§ **PROBLEM TO WORK ON**: Begin at the line containing "## cell usage" in the data below and go on through the line containing "cell,delay [ns]", repeating each line exactly; include both ends and no other line.
*** DATA FOR PROCESSING ***
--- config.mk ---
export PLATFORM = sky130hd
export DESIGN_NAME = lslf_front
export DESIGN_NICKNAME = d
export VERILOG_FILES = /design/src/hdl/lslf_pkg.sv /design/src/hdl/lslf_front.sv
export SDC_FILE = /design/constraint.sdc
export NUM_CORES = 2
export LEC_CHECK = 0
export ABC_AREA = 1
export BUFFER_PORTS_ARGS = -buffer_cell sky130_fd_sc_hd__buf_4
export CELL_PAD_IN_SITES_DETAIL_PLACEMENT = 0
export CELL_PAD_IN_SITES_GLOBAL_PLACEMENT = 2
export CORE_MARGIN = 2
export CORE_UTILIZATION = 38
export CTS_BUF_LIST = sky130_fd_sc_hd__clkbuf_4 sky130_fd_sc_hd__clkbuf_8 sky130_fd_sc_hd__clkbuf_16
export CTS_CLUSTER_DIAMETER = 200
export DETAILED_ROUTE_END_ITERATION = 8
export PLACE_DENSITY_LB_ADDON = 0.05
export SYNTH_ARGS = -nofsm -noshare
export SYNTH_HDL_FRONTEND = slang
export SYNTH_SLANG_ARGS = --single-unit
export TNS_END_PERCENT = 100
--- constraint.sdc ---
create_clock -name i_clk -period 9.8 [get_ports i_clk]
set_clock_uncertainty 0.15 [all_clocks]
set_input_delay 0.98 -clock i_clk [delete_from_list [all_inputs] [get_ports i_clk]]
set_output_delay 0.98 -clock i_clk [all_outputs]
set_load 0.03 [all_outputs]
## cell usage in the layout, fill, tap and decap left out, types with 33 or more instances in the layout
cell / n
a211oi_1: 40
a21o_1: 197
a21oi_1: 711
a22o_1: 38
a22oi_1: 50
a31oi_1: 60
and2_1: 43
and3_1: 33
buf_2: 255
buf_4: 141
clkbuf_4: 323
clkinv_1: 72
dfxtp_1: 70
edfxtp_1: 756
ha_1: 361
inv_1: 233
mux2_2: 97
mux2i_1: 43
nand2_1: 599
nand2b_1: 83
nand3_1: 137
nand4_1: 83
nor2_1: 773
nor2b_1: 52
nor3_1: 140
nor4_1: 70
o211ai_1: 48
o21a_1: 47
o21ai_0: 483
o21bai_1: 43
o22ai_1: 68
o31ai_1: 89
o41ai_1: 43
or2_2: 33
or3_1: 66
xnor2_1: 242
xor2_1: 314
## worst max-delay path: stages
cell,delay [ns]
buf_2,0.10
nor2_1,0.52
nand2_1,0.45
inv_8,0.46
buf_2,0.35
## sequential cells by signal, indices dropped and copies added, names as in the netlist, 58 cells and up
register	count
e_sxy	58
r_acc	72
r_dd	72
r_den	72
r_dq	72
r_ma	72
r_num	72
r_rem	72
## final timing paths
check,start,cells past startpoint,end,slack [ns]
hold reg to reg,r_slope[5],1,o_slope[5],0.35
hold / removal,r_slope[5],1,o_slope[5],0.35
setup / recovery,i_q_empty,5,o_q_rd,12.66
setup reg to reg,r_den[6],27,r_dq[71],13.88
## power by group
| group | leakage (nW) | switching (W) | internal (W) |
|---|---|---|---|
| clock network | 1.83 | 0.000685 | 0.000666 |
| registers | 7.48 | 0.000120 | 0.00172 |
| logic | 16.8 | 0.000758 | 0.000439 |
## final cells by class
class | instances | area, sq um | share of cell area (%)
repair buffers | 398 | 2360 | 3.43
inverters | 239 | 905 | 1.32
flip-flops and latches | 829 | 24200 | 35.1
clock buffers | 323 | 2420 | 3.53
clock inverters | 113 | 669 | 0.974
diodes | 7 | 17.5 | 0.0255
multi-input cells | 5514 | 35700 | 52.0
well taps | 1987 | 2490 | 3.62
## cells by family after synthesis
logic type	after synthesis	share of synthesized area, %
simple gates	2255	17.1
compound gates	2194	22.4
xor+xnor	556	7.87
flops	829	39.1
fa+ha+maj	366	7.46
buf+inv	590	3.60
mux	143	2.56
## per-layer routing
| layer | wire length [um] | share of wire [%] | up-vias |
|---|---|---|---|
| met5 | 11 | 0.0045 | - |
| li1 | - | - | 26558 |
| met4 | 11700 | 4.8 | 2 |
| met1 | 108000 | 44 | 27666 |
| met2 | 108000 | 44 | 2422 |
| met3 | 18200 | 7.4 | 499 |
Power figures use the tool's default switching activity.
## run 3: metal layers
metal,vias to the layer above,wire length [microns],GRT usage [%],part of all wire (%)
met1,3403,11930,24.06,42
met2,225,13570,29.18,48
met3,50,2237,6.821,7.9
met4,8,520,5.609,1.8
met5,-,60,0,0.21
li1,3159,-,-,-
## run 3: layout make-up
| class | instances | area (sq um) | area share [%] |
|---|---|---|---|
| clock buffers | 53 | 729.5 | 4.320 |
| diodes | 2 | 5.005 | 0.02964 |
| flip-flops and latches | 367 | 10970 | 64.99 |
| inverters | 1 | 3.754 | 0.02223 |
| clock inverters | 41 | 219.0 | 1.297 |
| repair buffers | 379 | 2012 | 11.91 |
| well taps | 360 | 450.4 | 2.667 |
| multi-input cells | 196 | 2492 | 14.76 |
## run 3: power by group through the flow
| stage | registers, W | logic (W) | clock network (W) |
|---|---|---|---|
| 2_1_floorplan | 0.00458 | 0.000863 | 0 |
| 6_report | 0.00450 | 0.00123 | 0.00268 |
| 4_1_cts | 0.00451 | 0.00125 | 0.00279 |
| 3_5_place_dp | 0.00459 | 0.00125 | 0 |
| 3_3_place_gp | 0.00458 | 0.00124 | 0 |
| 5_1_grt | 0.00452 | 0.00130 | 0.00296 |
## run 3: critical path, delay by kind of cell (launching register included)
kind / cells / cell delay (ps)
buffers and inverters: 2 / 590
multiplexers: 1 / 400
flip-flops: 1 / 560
*** End of DATA FOR PROCESSING ***
§ **ANSWER FOR THIS EXERCISE**:
## cell usage in the layout, fill, tap and decap left out, types with 33 or more instances in the layout
cell / n
a211oi_1: 40
a21o_1: 197
a21oi_1: 711
a22o_1: 38
a22oi_1: 50
a31oi_1: 60
and2_1: 43
and3_1: 33
buf_2: 255
buf_4: 141
clkbuf_4: 323
clkinv_1: 72
dfxtp_1: 70
edfxtp_1: 756
ha_1: 361
inv_1: 233
mux2_2: 97
mux2i_1: 43
nand2_1: 599
nand2b_1: 83
nand3_1: 137
nand4_1: 83
nor2_1: 773
nor2b_1: 52
nor3_1: 140
nor4_1: 70
o211ai_1: 48
o21a_1: 47
o21ai_0: 483
o21bai_1: 43
o22ai_1: 68
o31ai_1: 89
o41ai_1: 43
or2_2: 33
or3_1: 66
xnor2_1: 242
xor2_1: 314
## worst max-delay path: stages
cell,delay [ns]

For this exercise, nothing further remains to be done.